EXERCISE AIM: Set down exactly the lines of the listing below, please, beginning with the first and ending with the line that holds "export BUFFER_PORTS_ARGS = -buffer_cell sky130_fd_sc_hd__buf_2".

INFORMATION SUPPLIED:
### config.mk
export PLATFORM = sky130hd
export DESIGN_NAME = astro_keypad_matrix
export DESIGN_NICKNAME = d
export VERILOG_FILES = /design/src/rtl/astro_input_pkg.sv /design/src/rtl/astro_key_hold.sv /design/src/rtl/astro_keypad_matrix.sv
export SDC_FILE = /design/constraint.sdc
export NUM_CORES = 1
export LEC_CHECK = 0
export BUFFER_PORTS_ARGS = -buffer_cell sky130_fd_sc_hd__buf_2
export CORE_MARGIN = 2
export CORE_UTILIZATION = 59
export DETAILED_ROUTE_END_ITERATION = 12
export GPL_TIMING_DRIVEN = 0
export PLACE_DENSITY = 0.93
export SETUP_SLACK_MARGIN = 0.05
export SLEW_MARGIN = 5
export SYNTH_ARGS = -nofsm -noshare
export SYNTH_HDL_FRONTEND = slang
export SYNTH_HIERARCHICAL = 1
export SYNTH_SLANG_ARGS = --single-unit
### constraint.sdc
create_clock -name clk_sys -period 2.8 [get_ports clk_sys]
set_clock_uncertainty 0.15 [all_clocks]
set_input_delay 0.28 -clock clk_sys [delete_from_list [all_inputs] [get_ports clk_sys]]
set_output_delay 0.28 -clock clk_sys [all_outputs]
set_load 0.005 [all_outputs]
<file path="config.mk">
export PLATFORM = sky130hd
export DESIGN_NAME = picorv32_pcpi_issuer
export DESIGN_NICKNAME = d
export VERILOG_FILES = /design/src/rtl/picorv32_pcpi_issuer.sv
export SDC_FILE = /design/constraint.sdc
export NUM_CORES = 1
export LEC_CHECK = 0
export BUFFER_PORTS_ARGS = -buffer_cell sky130_fd_sc_hd__buf_4
export CAP_MARGIN = 30
export CORE_MARGIN = 3
export CORE_UTILIZATION = 45
export CTS_CLUSTER_DIAMETER = 200
export DETAILED_ROUTE_END_ITERATION = 12
export GPL_ROUTABILITY_DRIVEN = 0
export HOLD_SLACK_MARGIN = 0.12
export PLACE_DENSITY_LB_ADDON = 0.2
export SLEW_MARGIN = 20
export SYNTH_ARGS = -nofsm -noshare
export SYNTH_HDL_FRONTEND = slang
export SYNTH_SLANG_ARGS = --single-unit
export TNS_END_PERCENT = 50
</file>
<file path="constraint.sdc">
create_clock -name clk -period 5.1 [get_ports clk]
set_input_delay 0.51 -clock clk [delete_from_list [all_inputs] [get_ports clk]]
set_output_delay 0.51 -clock clk [all_outputs]
set_load 0.03 [all_outputs]
</file>
<file path="src/rtl/picorv32_pcpi_issuer.sv">
// PCPI initiator: issues one instruction at a time to an attached coprocessor and
// returns its write-back result, or an illegal-instruction trap on timeout.
module picorv32_pcpi_issuer #(
    parameter int TIMEOUT_CYCLES = 16,
    parameter int WAIT_EXTENDS   = 1
) (
    input  logic        clk,
    input  logic        resetn,
    input  logic        req_valid,
    output logic        req_ready,
    input  logic [31:0] req_insn,
    input  logic [31:0] req_rs1,
    input  logic [31:0] req_rs2,
    output logic        pcpi_valid,
    output logic [31:0] pcpi_insn,
    output logic [31:0] pcpi_rs1,
    output logic [31:0] pcpi_rs2,
    input  logic        pcpi_wr,
    input  logic [31:0] pcpi_rd,
    input  logic        pcpi_wait,
    input  logic        pcpi_ready,
    output logic        rsp_valid,
    input  logic        rsp_ready,
    output logic        rsp_wr,
    output logic [31:0] rsp_rd,
    output logic [4:0]  rsp_rdaddr,
    output logic        rsp_illegal
);

    localparam int TW = $clog2(TIMEOUT_CYCLES + 1);
    localparam logic [TW-1:0] TLAST = TW'(TIMEOUT_CYCLES - 1);

    typedef enum logic [1:0] {IDLE, ISSUE, RESP} state_t;

    state_t        state_q, state_d;
    logic [TW-1:0] timer_q, timer_d;
    logic          pvalid_q, pvalid_d;
    logic [31:0]   pinsn_q, pinsn_d;
    logic [31:0]   prs1_q, prs1_d;
    logic [31:0]   prs2_q, prs2_d;
    logic          rvalid_q, rvalid_d;
    logic          rwr_q, rwr_d;
    logic [31:0]   rrd_q, rrd_d;
    logic [4:0]    raddr_q, raddr_d;
    logic          rill_q, rill_d;

    always_ff @(posedge clk or negedge resetn) begin
        if (!resetn) begin
            state_q  <= IDLE;
            timer_q  <= '0;
            pvalid_q <= 1'b0;
            pinsn_q  <= '0;
            prs1_q   <= '0;
            prs2_q   <= '0;
            rvalid_q <= 1'b0;
            rwr_q    <= 1'b0;
            rrd_q    <= '0;
            raddr_q  <= '0;
            rill_q   <= 1'b0;
        end else begin
            state_q  <= state_d;
            timer_q  <= timer_d;
            pvalid_q <= pvalid_d;
            pinsn_q  <= pinsn_d;
            prs1_q   <= prs1_d;
            prs2_q   <= prs2_d;
            rvalid_q <= rvalid_d;
            rwr_q    <= rwr_d;
            rrd_q    <= rrd_d;
            raddr_q  <= raddr_d;
            rill_q   <= rill_d;
        end
    end

    always_comb begin
        state_d  = state_q;
        timer_d  = timer_q;
        pvalid_d = pvalid_q;
        pinsn_d  = pinsn_q;
        prs1_d   = prs1_q;
        prs2_d   = prs2_q;
        rvalid_d = rvalid_q;
        rwr_d    = rwr_q;
        rrd_d    = rrd_q;
        raddr_d  = raddr_q;
        rill_d   = rill_q;
        case (state_q)
            IDLE: begin
                if (req_valid) begin
                    pinsn_d  = req_insn;
                    prs1_d   = req_rs1;
                    prs2_d   = req_rs2;
                    pvalid_d = 1'b1;
                    timer_d  = '0;
                    state_d  = ISSUE;
                end
            end
            ISSUE: begin
                // Ready outranks the timeout so a last-cycle answer never traps.
                if (pcpi_ready) begin
                    rwr_d    = pcpi_wr;
                    rrd_d    = pcpi_wr ? pcpi_rd : '0;
                    rill_d   = 1'b0;
                    raddr_d  = pinsn_q[11:7];
                    rvalid_d = 1'b1;
                    pvalid_d = 1'b0;
                    state_d  = RESP;
                end else if (pcpi_wait && (WAIT_EXTENDS != 0)) begin
                    timer_d = '0;
                end else if (timer_q == TLAST) begin
                    rwr_d    = 1'b0;
                    rrd_d    = '0;
                    rill_d   = 1'b1;
                    raddr_d  = pinsn_q[11:7];
                    rvalid_d = 1'b1;
                    pvalid_d = 1'b0;
                    state_d  = RESP;
                end else begin
                    timer_d = timer_q + TW'(1);
                end
            end
            RESP: begin
                if (rsp_ready) begin
                    rvalid_d = 1'b0;
                    state_d  = IDLE;
                end
            end
            default: state_d = IDLE;
        endcase
    end

    assign req_ready   = (state_q == IDLE) && resetn;
    assign pcpi_valid  = pvalid_q;
    assign pcpi_insn   = pinsn_q;
    assign pcpi_rs1    = prs1_q;
    assign pcpi_rs2    = prs2_q;
    assign rsp_valid   = rvalid_q;
    assign rsp_wr      = rwr_q;
    assign rsp_rd      = rrd_q;
    assign rsp_rdaddr  = raddr_q;
    assign rsp_illegal = rill_q;

endmodule

</file>
==> metrics <==
initial antenna violation count 0; ranking of synthesized cells by area dfrtp_1, mux2_2, mux2_1, a22o_1, buf_2; worst-skew pair later-pin latency 0.41 ns; first drt pass iteration count 4; FF+latch count, synth 144; worst-margin pin slew 0.829 ns; peak fanout along the critical path 17; filler instances 797; CP max-delay cell dfrtp_1; Synth cell types 28; Row Count 39; DRC 0; YS warnings 0; Critical Path RT 5.38 ns; DIE WIDTH 116 um; pwr dens 768 nW/um^2; Final setup viols 0; first-pass GRT wire length 20100 um; RSZ-0062 raised after global routing no; Clock Tree Buf Depth 2; post_cts resized 0; port buffer count 272; Relative slew margins 0.447; commonest non-fill, non-tap cell in the layout buf_4; Initial Utilization 0.467; clock root cell clkbuf_16; post-CTS setup buffer count 0; commonest cells after routing, fill and taps aside buf_4, dfrtp_1, mux2_2, a22o_1, mux2_1; Clock Pin Slew Worst Setup and Hold Paths 0.06 ns; final hold viol count 0; period utilisation layout 0.442; R2R Setup Slk 2.85 ns; Post-Route WL 13100 um; crit path from timer_q[0]$_DFFE_PN0P_; Switch Pwr 2.49 mW; Iter 0 DRT Violations 185; reg2reg start timer_q[0]$_DFFE_PN0P_; f_max 0.444 GHz; setup TNS 0 ns; max incr delay on CP 0.41 ns; largest area contributor in the netlist dfrtp_1; hold crit path type primary input to asynchronous set/reset pin; CTS tree yes; dpl hpwl 9550 um; via count 3824; H-Tree Depth 4; grt total ovfl 0; max-slew violation total from the final report 0; post-synthesis sequential area ratio 0.667; Synth Cell Area 5400 sq um; core area 11600 sq um; n_diodes 0; Ports 273; area of the multi-input gates 1670 sq um; Yosys top cell area share 0.667; Clk pwr share 0.204; share of layout cells above drive strength 1 0.607; Final Skew 0.00652 ns; Via-to-Cell Ratio 4.96; maximum VDD drop 0.000442 V; crit path launch type flop; syn avg cell area 15.9 sq um; WS Path Type flop to flop; Post-Synthesis Cells 339; vias in the first global route 3981; Finished Core Util 0.709; status completed; CP Capture Type flop; Num CTS Buffers 17; Seq pwr share 0.321; Tmin final 2.25 ns; nets 753; combinational power share 0.475; post-route ant nets 0; P&R area growth vs syn 51.7%; largest net degree at the start of global routing 96; GRT Util Overall 0.196; switching share of power 0.396; Net Count, Synth 476; Die H 116 um; die area 13400 sq um; FF/Latch Area 3600 sq um; CTS Sinks 144; MaxCap Viol Count 0; crit-path cells ha_1 > and3_1 > ha_1 > nand2b_1 > nand2_1 > nand2_1 > buf_8 > mux2_2; P_int 3.80 mW; Crit path arrival time 2.54 ns; leakage 4.02 nW; DR WL/cell 16.9 um; hold_buf cts 0
kinds of logic after synthesis:
| family | synth area share |
|---|---|
| AO/OA/AOI/OAI | 0.0674 |
| buffers and inverters | 0.0243 |
| multiplexers | 0.213 |
| adder cells (fa/ha/maj) | 0.00463 |
| flip-flops | 0.667 |
| AND/OR/NAND/NOR | 0.0241 |
final cells by class:
cell class                      instances  area share
Sequential cell                       144       0.440
Inverter                                6     0.00275
Clock inverter                         10      0.0195
Tap cell                              143      0.0218
Multi-Input combinational cell        169       0.204
Clock buffer                           21      0.0562
Timing Repair Buffer                  278       0.256
Yosys cell counts:
| cell | instances |
|---|---|
| or3b_1 | 1 |
| o211ai_1 | 1 |
| buf_4 | 5 |
| dfrtp_1 | 144 |
| a31oi_1 | 1 |
| clkbuf_1 | 3 |
| nor3b_4 | 1 |
| nand2_1 | 3 |
| a21o_1 | 3 |
| nor4_1 | 1 |
| and3_1 | 2 |
| nand3_1 | 1 |
| ha_1 | 2 |
| nor2_1 | 2 |
| o31ai_1 | 2 |
| nand4b_1 | 1 |
| o21ai_0 | 5 |
| buf_2 | 12 |
| inv_1 | 6 |
| or2_2 | 1 |
| a22o_1 | 32 |
| nor3b_1 | 1 |
| or3_1 | 1 |
| mux2_1 | 30 |
| mux2_2 | 72 |
| a22oi_1 | 1 |
| nand2b_1 | 3 |
| nor2b_1 | 2 |
worst paths after layout:
check / to / cells after the start
worst min register to register: rsp_wr$_DFFE_PN0P_ / 1
worst min-delay path: pcpi_insn[3]$_DFFE_PN0P_ / 1
worst max-delay path: rsp_rdaddr[3]$_DFFE_PN0P_ / 8
worst max register to register: rsp_rdaddr[3]$_DFFE_PN0P_ / 8
max in group asynchronous: pcpi_rs2[9]$_DFFE_PN0P_ / 2
min in group clk: rsp_illegal$_DFFE_PN0P_ / 2
metal layers:
layer  part of all wire  global-route usage  routed length, um  vias to the layer above
li1                   -                   -                  -                     1780
met1               0.38               0.233               5020                     1829
met2               0.49               0.317               6470                      192
met3              0.096              0.0736               1260                       23
met4              0.024              0.0900                320                        0
met5                  0                   0                  0                        -
critical path, delay by kind of cell (launching register included):
| kind | cells | cell delay, ns |
|---|---|---|
| flip-flops | 1 | 0.41 |
| buffers and inverters | 1 | 0.23 |
| multiplexers | 1 | 0.35 |
| adder cells (fa/ha/maj) | 2 | 0.41 |
| AND/OR/NAND/NOR | 4 | 0.72 |
per-stage QoR:
stage                     hold WS (ns)  power [mW]  std cells  cell area, sq um  setup WS (ns)
after floorplan                  0.214        3.85        339              5400           3.13
after global placement           0.463        4.98        738              7550           2.72
after detailed placement         0.468        5.04        739              7560           2.64
after CTS                        0.215        6.36        770              8180           2.58
after global routing             0.253        6.61        771              8200           2.69
final                            0.183        6.29        771              8200           2.85
registers in the layout, summed over array words and instances, names as in the netlist:
| signal | count |
|---|---|
| pcpi_insn | 32 |
| rsp_valid | 1 |
| state_q | 2 |
| pcpi_rs2 | 32 |
| rsp_wr | 1 |
| rsp_rd | 32 |
| rsp_illegal | 1 |
| rsp_rdaddr | 5 |
| pcpi_valid | 1 |
| pcpi_rs1 | 32 |
| timer_q | 5 |
power groups by stage:
stage / clock network, mW / registers (mW) / logic, mW
finish: 1.28 / 2.02 / 2.99
CTS: 1.32 / 2.03 / 3.02
detailed placement: 0 / 2.03 / 3.02
global placement: 0 / 2.02 / 2.96
floorplan: 0 / 3.07 / 0.773
global route: 1.37 / 2.10 / 3.14
(Power assumes the default switching activity.)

EXERCISE SOLUTION:
### config.mk
export PLATFORM = sky130hd
export DESIGN_NAME = astro_keypad_matrix
export DESIGN_NICKNAME = d
export VERILOG_FILES = /design/src/rtl/astro_input_pkg.sv /design/src/rtl/astro_key_hold.sv /design/src/rtl/astro_keypad_matrix.sv
export SDC_FILE = /design/constraint.sdc
export NUM_CORES = 1
export LEC_CHECK = 0
export BUFFER_PORTS_ARGS = -buffer_cell sky130_fd_sc_hd__buf_2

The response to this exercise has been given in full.